To enable effective motion strategy fusion, a systematic evaluation of existing motion generation approaches and their limitations is essential. Current research focuses on two primary methodologies: trajectory planning-based and motion capture-based methods.
Trajectory planning-based motion generation aims to produce optimal motion trajectories that satisfy smoothness, feasibility, and energy efficiency under multiple constraints. Medeiros et al. [6] employed nonlinear programming to co-optimize base/wheel positions, interaction forces, and terrain information for wheeled-legged robots. Liu et al. [7] proposed a hierarchical framework combining front-end safety search, B-spline convex hull optimization, and iterative refinement, achieving 100% navigation success in static cluttered environments while reducing energy consumption. Song et al. [8] focused on energy-optimal jumping trajectory planning, enabling robots to overcome complex obstacles.
Motion data-driven generation methods leverage biological motion characteristics to create robust, lifelike, and generalizable quadruped motions. Ju et al. [9] pioneered the cross-validation of spiral theory stability models with biological gait data, systematically revealing the dynamic advantages of common gait sequences. Yao et al. [10] developed a video-based biomimetic adaptation network, using deep learning to extract spatiotemporal key features from animal motions and transferring them via a motion adapter. Motion video tracking captures actions from videos and extracts corresponding trajectories for motion generation. Additionally, motion capture technology provides high-precision motion data. Li et al. [3] adopted multimodal motion primitive encoding to decouple cross-scale motion features from canine multi-terrain motion capture data. Fawcett et al. [11] developed a data-driven template-based hierarchical control method for the real-time planning and control of dynamic quadruped robots.

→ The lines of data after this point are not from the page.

## src/core/t2b_pkg.sv

```systemverilog
/*
  Shared constants and types of the timer 2 baud rate block:
  register offsets, control field positions, reset values, prescale counts.
  Assumes one 100 MHz hclk that stands in for the oscillator clock.
*/
`default_nettype none
package t2b_pkg;
  // byte offsets on the register bus
  localparam logic [7:0] ADDR_CTRL = 8'h00;
  localparam logic [7:0] ADDR_COUNT = 8'h04;
  localparam logic [7:0] ADDR_RELOAD = 8'h08;
  localparam logic [7:0] ADDR_CLKMODE = 8'h0c;
  localparam logic [7:0] ADDR_STATUS = 8'h10;
  localparam logic [7:0] ADDR_MASK = 8'h14;
  // control register fields
  localparam int CTRL_CRS = 0;
  localparam int CTRL_CTS = 1;
  localparam int CTRL_RUN = 2;
  localparam int CTRL_EXEN = 3;
  localparam int CTRL_TXSEL = 4;
  localparam int CTRL_RXSEL = 5;
  localparam int CTRL_EXF = 6;
  localparam int CTRL_OVF = 7;
  // interrupt status and mask fields
  localparam int EV_OVF = 0;
  localparam int EV_EXT = 1;
  localparam int EV_BAUD = 2;
  // reset values
  localparam logic [7:0] CTRL_RESET = 8'h00;
  localparam logic [15:0] COUNT_RESET = 16'h0000;
  localparam logic [15:0] RELOAD_RESET = 16'h0000;
  localparam logic CLKMODE_RESET = 1'b0;
  localparam logic [2:0] STATUS_RESET = 3'h0;
  localparam logic [2:0] MASK_RESET = 3'h0;
  localparam logic [15:0] COUNT_TOP = 16'hffff;
  // oscillator clocks per count step
  localparam logic [3:0] PRE_BAUD_6 = 4'h1;
  localparam logic [3:0] PRE_BAUD_12 = 4'h2;
  localparam logic [3:0] PRE_MC_6 = 4'h6;
  localparam logic [3:0] PRE_MC_12 = 4'hc;
  // overflow strobes per serial bit, as last value of a 4-bit divider
  localparam logic [3:0] BIT_DIV_LAST = 4'hf;
  typedef enum logic [1:0] {MODE_OFF, MODE_RELOAD, MODE_CAPTURE, MODE_BAUD} t2b_mode_t;
endpackage : t2b_pkg
`default_nettype wire

```

## src/core/t2b_fall_sync.sv

```systemverilog
/*
  Two-flop synchroniser with falling edge pulse for an external pin.
  Assumes the pin is asynchronous to hclk and held at least two clocks per level.
*/
`default_nettype none
module t2b_fall_sync
  import t2b_pkg::*;
(
  input wire logic hclk,
  input wire logic hresetn,
  input wire logic pin,
  output logic fall
);
  typedef struct packed {
    logic meta;
    logic sync;
    logic last;
  } t2b_sync_t;
  t2b_sync_t s;
  t2b_sync_t next_s;

  // meta feeds only sync; the edge looks at sync and last
  always_comb begin
    next_s = s;
    next_s.meta = pin;
    next_s.sync = s.meta;
    next_s.last = s.sync;
  end

  // idle high, so a pin held low out of reset gives one fall pulse two clocks later
  always_ff @(posedge hclk or negedge hresetn) begin
    if (!hresetn) begin
      s <= '1;
    end else begin
      s <= next_s;
    end
  end

  assign fall = s.last & ~s.sync;
endmodule : t2b_fall_sync
`default_nettype wire

```

## src/core/t2b_prescale.sv

```systemverilog
/*
  Count-step divider: one-cycle tick every limit clocks while run is high.
  Assumes limit is at least one; a limit change applies to the period in progress.
*/
`default_nettype none
module t2b_prescale
  import t2b_pkg::*;
#(
  parameter int W = 4
) (
  input wire logic hclk,
  input wire logic hresetn,
  input wire logic run,
  input wire logic [W-1:0] limit,
  output logic tick
);
  typedef struct packed {
    logic [W-1:0] cnt;
    logic tick;
  } t2b_pre_t;
  t2b_pre_t s;
  t2b_pre_t next_s;

  // restart from zero whenever stopped, so the first step is a full period
  always_comb begin
    next_s = s;
    next_s.tick = 1'b0;
    if (!run) begin
      next_s.cnt = '0;
    end else if (s.cnt >= W'(limit - 1'b1)) begin
      next_s.cnt = '0;
      next_s.tick = 1'b1;
    end else begin
      next_s.cnt = W'(s.cnt + 1'b1);
    end
  end

  always_ff @(posedge hclk or negedge hresetn) begin
    if (!hresetn) begin
      s <= '0;
    end else begin
      s <= next_s;
    end
  end

  assign tick = s.tick;
endmodule : t2b_prescale
`default_nettype wire

```

## src/core/t2b_timer.sv

```systemverilog
/*
  Timer 2 with baud rate generation, AHB-Lite register slave and interrupt.
  Assumes a single AHB-Lite master, word transfers, and the serial port
  dividing nothing itself: bit ticks are produced here.
*/
`default_nettype none
module t2b_timer
  import t2b_pkg::*;
(
  input wire logic hclk,
  input wire logic hresetn,
  input wire logic hsel,
  input wire logic [31:0] haddr,
  input wire logic [1:0] htrans,
  input wire logic hwrite,
  input wire logic [2:0] hsize,
  input wire logic [31:0] hwdata,
  input wire logic hready,
  output logic hreadyout,
  output logic hresp,
  output logic [31:0] hrdata,
  input wire logic count_pin,
  input wire logic trigger_pin,
  input wire logic timer1_overflow,
  output logic tx_baud_strobe,
  output logic rx_baud_strobe,
  output logic tx_bit_tick,
  output logic rx_bit_tick,
  output logic irq
);
  typedef struct packed {
    logic [7:0] ctrl;
    logic [15:0] count;
    logic [15:0] reload;
    logic six_clk;
    logic [2:0] status;
    logic [2:0] mask;
    logic wr_pend;
    logic rd_pend;
    logic [7:0] addr;
    logic [31:0] rdata;
    logic t2_ovf;
    logic [3:0] tx_div;
    logic [3:0] rx_div;
    logic tx_bit;
    logic rx_bit;
  } t2b_state_t;
  t2b_state_t s;
  t2b_state_t next_s;

  logic cnt_fall;
  logic trig_fall;
  logic pre_tick;
  logic run;
  logic baud;
  logic cts;
  logic run_pre;
  logic inc;
  logic ovf_evt;
  logic ext_evt;
  logic acc;
  logic [3:0] pre_limit;
  logic [31:0] rd_val;
  logic [2:0] ev;
  t2b_mode_t mode;

  // both pins come from outside the clock domain
  t2b_fall_sync u_cnt_sync (
    .hclk(hclk),
    .hresetn(hresetn),
    .pin(count_pin),
    .fall(cnt_fall)
  );
  t2b_fall_sync u_trig_sync (
    .hclk(hclk),
    .hresetn(hresetn),
    .pin(trigger_pin),
    .fall(trig_fall)
  );

  // mode decode
  assign run = s.ctrl[CTRL_RUN];
  assign baud = s.ctrl[CTRL_TXSEL] | s.ctrl[CTRL_RXSEL];
  assign cts = s.ctrl[CTRL_CTS];
  always_comb begin
    if (!run) begin
      mode = MODE_OFF;
    end else if (baud) begin
      mode = MODE_BAUD;
    end else if (s.ctrl[CTRL_CRS]) begin
      mode = MODE_CAPTURE;
    end else begin
      mode = MODE_RELOAD;
    end
  end

  // baud steps at osc or osc/2; otherwise one step per machine cycle
  always_comb begin
    if (baud) begin
      pre_limit = s.six_clk ? PRE_BAUD_6 : PRE_BAUD_12;
    end else begin
      pre_limit = s.six_clk ? PRE_MC_6 : PRE_MC_12;
    end
  end
  assign run_pre = run & ~cts;
  t2b_prescale #(
    .W(4)
  ) u_pre (
    .hclk(hclk),
    .hresetn(hresetn),
    .run(run_pre),
    .limit(pre_limit),
    .tick(pre_tick)
  );

  // count step from prescaler or from the count pin
  assign inc = run & (cts ? cnt_fall : pre_tick);
  assign ovf_evt = inc & (s.count == COUNT_TOP);
  assign ext_evt = s.ctrl[CTRL_EXEN] & trig_fall;
  assign acc = hsel & hready & htrans[1];

  // overflow strobe routing to the serial port
  assign tx_baud_strobe = s.ctrl[CTRL_TXSEL] ? s.t2_ovf : timer1_overflow;
  assign rx_baud_strobe = s.ctrl[CTRL_RXSEL] ? s.t2_ovf : timer1_overflow;

  // read mux; unmapped offsets read as zero
  always_comb begin
    unique case (s.addr)
      ADDR_CTRL: rd_val = {24'h000000, s.ctrl};
      ADDR_COUNT: rd_val = {16'h0000, s.count};
      ADDR_RELOAD: rd_val = {16'h0000, s.reload};
      ADDR_CLKMODE: rd_val = {31'h00000000, s.six_clk};
      ADDR_STATUS: rd_val = {29'h00000000, s.status};
      ADDR_MASK: rd_val = {29'h00000000, s.mask};
      default: rd_val = 32'h00000000;
    endcase
  end

  // interrupt events of this cycle
  always_comb begin
    ev = 3'h0;
    ev[EV_OVF] = ovf_evt & (mode != MODE_BAUD);
    ev[EV_EXT] = ext_evt;
    ev[EV_BAUD] = ovf_evt & (mode == MODE_BAUD);
  end

  // next state: bus, software writes, then hardware, set wins over clear
  always_comb begin
    next_s = s;
    next_s.wr_pend = acc & hwrite;
    next_s.rd_pend = acc & ~hwrite;
    if (acc) begin
      next_s.addr = haddr[7:0];
    end
    // rdata settles during the one read wait state
    if (s.rd_pend) begin
      next_s.rdata = rd_val;
    end
    if (s.wr_pend) begin
      unique case (s.addr)
        ADDR_CTRL: next_s.ctrl = hwdata[7:0];
        ADDR_RELOAD: next_s.reload = hwdata[15:0];
        ADDR_CLKMODE: next_s.six_clk = hwdata[0];
        ADDR_MASK: next_s.mask = hwdata[2:0];
        default: next_s.ctrl = next_s.ctrl;
      endcase
    end
    if (s.wr_pend && s.addr == ADDR_STATUS) begin
      next_s.status = s.status & ~hwdata[2:0];
    end
    next_s.status = next_s.status | ev;
    // counting
    if (inc) begin
      next_s.count = 16'(s.count + 1'b1);
    end
    next_s.t2_ovf = ovf_evt & (mode == MODE_BAUD);
    if (ovf_evt) begin
      if (mode == MODE_BAUD) begin
        next_s.count = s.reload;
      end else begin
        next_s.ctrl[CTRL_OVF] = 1'b1;
        if (mode == MODE_RELOAD) begin
          next_s.count = s.reload;
        end
      end
    end
    // trigger edge: flag always, reload or capture only outside baud
    if (ext_evt) begin
      next_s.ctrl[CTRL_EXF] = 1'b1;
      if (mode == MODE_RELOAD) begin
        next_s.count = s.reload;
      end else if (mode == MODE_CAPTURE) begin
        next_s.reload = s.count;
      end
    end
    // software count write wins; it is off-limits while baud runs
    if (s.wr_pend && s.addr == ADDR_COUNT) begin
      next_s.count = hwdata[15:0];
    end
    // divide overflow strobes by 16 into serial bit ticks
    next_s.tx_bit = 1'b0;
    next_s.rx_bit = 1'b0;
    if (tx_baud_strobe) begin
      next_s.tx_div = 4'(s.tx_div + 1'b1);
      next_s.tx_bit = (s.tx_div == BIT_DIV_LAST);
    end
    if (rx_baud_strobe) begin
      next_s.rx_div = 4'(s.rx_div + 1'b1);
      next_s.rx_bit = (s.rx_div == BIT_DIV_LAST);
    end
  end

  always_ff @(posedge hclk or negedge hresetn) begin
    if (!hresetn) begin
      s <= '0;
      s.ctrl <= CTRL_RESET;
      s.count <= COUNT_RESET;
      s.reload <= RELOAD_RESET;
      s.six_clk <= CLKMODE_RESET;
      s.status <= STATUS_RESET;
      s.mask <= MASK_RESET;
    end else begin
      s <= next_s;
    end
  end

  // reads take one wait state so a write just before is seen
  assign hreadyout = ~s.rd_pend;
  assign hresp = 1'b0;
  assign hrdata = s.rdata;
  assign tx_bit_tick = s.tx_bit;
  assign rx_bit_tick = s.rx_bit;
  assign irq = |(s.status & s.mask);
endmodule : t2b_timer
`default_nettype wire

```

## config.mk

```make
export PLATFORM = sky130hd
export DESIGN_NAME = t2b_timer
export DESIGN_NICKNAME = d
export VERILOG_FILES = /design/src/core/t2b_pkg.sv /design/src/core/t2b_fall_sync.sv /design/src/core/t2b_prescale.sv /design/src/core/t2b_timer.sv
export SDC_FILE = /design/constraint.sdc
export NUM_CORES = 1
export LEC_CHECK = 0
export BUFFER_PORTS_ARGS = -buffer_cell sky130_fd_sc_hd__buf_2
export CAP_MARGIN = 10
export CORE_ASPECT_RATIO = 1.2
export CORE_UTILIZATION = 59
export CTS_BUF_LIST = sky130_fd_sc_hd__clkbuf_16
export DETAILED_ROUTE_END_ITERATION = 8
export GPL_ROUTABILITY_DRIVEN = 0
export PLACE_DENSITY = 0.86
export SYNTH_ARGS = -nofsm -noshare
export SYNTH_HDL_FRONTEND = slang
export SYNTH_HIERARCHICAL = 1
export SYNTH_SLANG_ARGS = --single-unit
```

## constraint.sdc

```tcl
create_clock -name hclk -period 4.72 [get_ports hclk]
set_clock_uncertainty 0.15 [all_clocks]
set_input_delay 0.944 -clock hclk [delete_from_list [all_inputs] [get_ports hclk]]
set_output_delay 0.944 -clock hclk [all_outputs]
set_load 0.05 [all_outputs]
```

==> results.txt <==
Vias: 3657
Post-CTS Setup Inserts: 0
Main synth FF type: dfrtp_1
Dpl cells: 619
F_max: 347 MHz
Worst Tran Pin Value: 1070 ps
Most common cell in the netlist: dfrtp_1
DIE WIDTH: 86.9 um
Total track usage: 25.1%
Pint: 0.00165 W
Core area: 0.00824 mm^2
Switch share: 30.3%
TritonCTS buffer count: 9
Mean number of vias per cell: 5.76
H-tree Lvls: 3
Synthesized instance count: 489
Finished Cell Area: 0.00557 mm^2
Area of the multi-input gates: 0.00231 mm^2
NetSw: 0.000717 W
#FFs+latches synth: 95
N_diodes: 0
# port buffers: 54
CTS tree: built
Max VDD drop: 0.000272 V
Cell Pwr Density: 425 mW/mm^2
Clock power share: 35.1%
Post-CTS resize count: 0
Fin. Hold Viols: 0
Worst R2R Setup Slack: 1840 ps
Crit path required time: 4810 ps
Worst Path Arrival: 2970 ps
Post-DP HPWL: 7.14 mm
Remaining antenna violation count after routing: 0
DRC: 0
EDFF count, synth: 0
Post-synth top cells: 89 x dfrtp_1, 50 x nand2_1, 41 x mux2i_1, 40 x o21ai_0, 34 x buf_4
Clock slew at reported path FFs: 70 ps
Hold_buf cts: 0
Area Overhead vs Synth: 9.14%
Pin count of the biggest net entering global routing: 62
Register area: 0.00238 mm^2
Top cells by area, synth: dfrtp_1 44%, mux2i_1 8.0%, buf_4 5.0%
Clk Latency, worst-skew pair: 350 ps
CTS max path bufs: 2
Slew Viols, Final: 0
Sequential share of power: 45.2%
Wire per inst: 16.5 um
Initial Util: 61.9%
Syn Area/Cell: 10.4 um^2
Final net count: 604
Hold_ws: 208 ps
Hold/Removal Path Class: reg -> reg
Final Non-Filler Cells: 635
Worst rel slew slack: 28.7%
Placed inst area: 0.00523 mm^2
Final setup fails: 0
DP Worst Slack: 1980 ps
WS Path Type: reg -> reg
Critical Path Sink Type: register
Iteration-0 DRC Markers: 227
Initial antenna violation count: 0
FFs w/ async S/R, synth: 100%
First-pass GRT wire length: 17.4 mm
Status: finished, final reports clean
Total Wirelength: 10.5 mm
Synth top area share: 43.6%
Initial DRT Pass Iterations: 5
Yosys warns: 6
Die height: 104 um
Number of global-route vias before repair: 3579
Die area: 0.00903 mm^2
RSZ-0062 raised after global routing: no
Worst Slack Setup Final: 1840 ps
Setup TNS: 0 ps
Netlist cell types: 51
Fill count: 645
Syn Std Cell Area: 0.00511 mm^2
Crit Path Max Fanout: 7
Area leader, netlist: dfrtp_1
CTS root buf: clkbuf_16
Static leakage: 2.41 nW
Combinational power share: 19.8%
Sequential-to-total area share from yosys stat: 46.7%
Fin crit share: 61.0%
Maxcap violations: 0
Layout cell share with drive strength beyond 1: 21.5%
Startpoint types: register
Row cnt: 36
Minimum clock period: 2880 ps
Total grt overflow: 0
Num ports: 116
CTS Sinks: 95
==> kinds of logic (layout without fill, tap and decap cells) <==
| family | count (synthesis) | count (layout) | share of synthesized area, % |
|---|---|---|---|
| xor gates and xnor gates | 25 | 25 | 4.29 |
| muxes | 63 | 63 | 13.1 |
| other | 1 | 17 | 0.0734 |
| adders and majority gates | 11 | 11 | 2.70 |
| and+or+nand+nor | 132 | 132 | 14.0 |
| DFF | 95 | 95 | 46.7 |
| AOI/OAI and AO/OA | 81 | 81 | 9.85 |
| buffers and inverters | 81 | 97 | 9.24 |
==> power groups by stage <==
stage | clock (W) | combinational [W] | sequential [W]
finish | 0.000830 | 0.000469 | 0.00107
global placement | 0 | 0.000440 | 0.00107
floorplan | 0 | 0.000389 | 0.00103
global route | 0.000878 | 0.000516 | 0.00108
CTS | 0.000843 | 0.000470 | 0.00107
detailed placement | 0 | 0.000465 | 0.00108
==> worst paths after layout <==
check,start,to,cells after the start
max,s[96]$_DFFE_PN0P_,u_pre/tick$_DFF_PN0_,9
min,u_trig_sync/next_s[1]$_DFF_PN1_,u_trig_sync/next_s[0]$_DFF_PN1_,0
max reg2reg,s[96]$_DFFE_PN0P_,u_pre/tick$_DFF_PN0_,9
min reg2reg,u_trig_sync/next_s[1]$_DFF_PN1_,u_trig_sync/next_s[0]$_DFF_PN1_,0
max in group asynchronous,hresetn,u_trig_sync/s[0]$_DFF_PN1_,2
min in group asynchronous,hresetn,hrdata[1]$_DFFE_PN0P_,1
==> critical path: stages, from the launching register on <==
cell     delay, ps
dfrtp_1        420
nor2_1         510
inv_1          170
ha_1           250
nor3_1         280
xnor2_1        210
ha_1           290
a21oi_1        200
o21ai_0        120
and2_1         170
==> placed cells by master, fill, tap and decap left out, types with 11 or more instances in the layout <==
cell / instances
dfrtp_1: 89
buf_2: 53
nand2_1: 50
mux2i_1: 41
o21ai_0: 40
inv_1: 23
mux2_2: 21
nand3_1: 19
conb_1: 17
o21ai_1: 15
nor2_1: 13
xor2_1: 13
xnor2_1: 12
ha_1: 11
==> final cells by class <==
cell class	instances	area share, %
multi-input cells	329	41.4
well taps	114	2.56
repair buffers	58	5.43
flip-flops and latches	95	42.8
clock inverters	7	2.18
clock buffers	9	4.04
inverters	23	1.55
==> per-layer routing <==
metal / wire (um) / track usage (%) / up-vias
li1: - / - / 1716
met1: 4370 / 32.2 / 1790
met5: 0 / 0 / -
met3: 669 / 6.03 / 20
met4: 220 / 9.40 / 0
met2: 5220 / 40.7 / 131
==> registers in the layout, indices dropped and copies added (netlist names) <==
| signal | count |
|---|---|
| cts | 1 |
| hrdata | 16 |
| run | 1 |
| rx_bit_tick | 1 |
| s | 64 |
| tx_bit_tick | 1 |
| u_cnt_sync/next_s | 2 |
| u_cnt_sync/s | 1 |
| u_pre/s | 4 |
| u_pre/tick | 1 |
| u_trig_sync/next_s | 2 |
| u_trig_sync/s | 1 |
==> metrics by stage <==
stage	total power [W]	utilization (%)
after floorplan	0.00142	-
after global placement	0.00151	63.4
after detailed placement	0.00154	63.4
after CTS	0.00238	67.6
after global routing	0.00248	67.6
final	0.00237	67.6
(Power assumes the default switching activity.)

In recent years, reinforcement learning (RL)-based motion control has emerged as a unified framework for robotic locomotion [12]. RL has become a promising paradigm for developing robust legged movement control strategies [13,14,15], enabling agents to learn motion generation policies directly through environmental interactions [16]. Remarkable achievements include agile behaviors such as balancing, running, jumping, and robust walking under environmental uncertainties [17]. Hwangbo et al. [18] established a sim-to-real transfer framework with data-driven actuator modeling. Bellegarda et al. [19] addressed unstructured terrain disturbances via a hybrid RL framework for dynamic jumping control. Azimi and Hoseinnezhad [20] proposed a hierarchical RL framework to enhance the stability and adaptability of quadruped robots in dynamic environments.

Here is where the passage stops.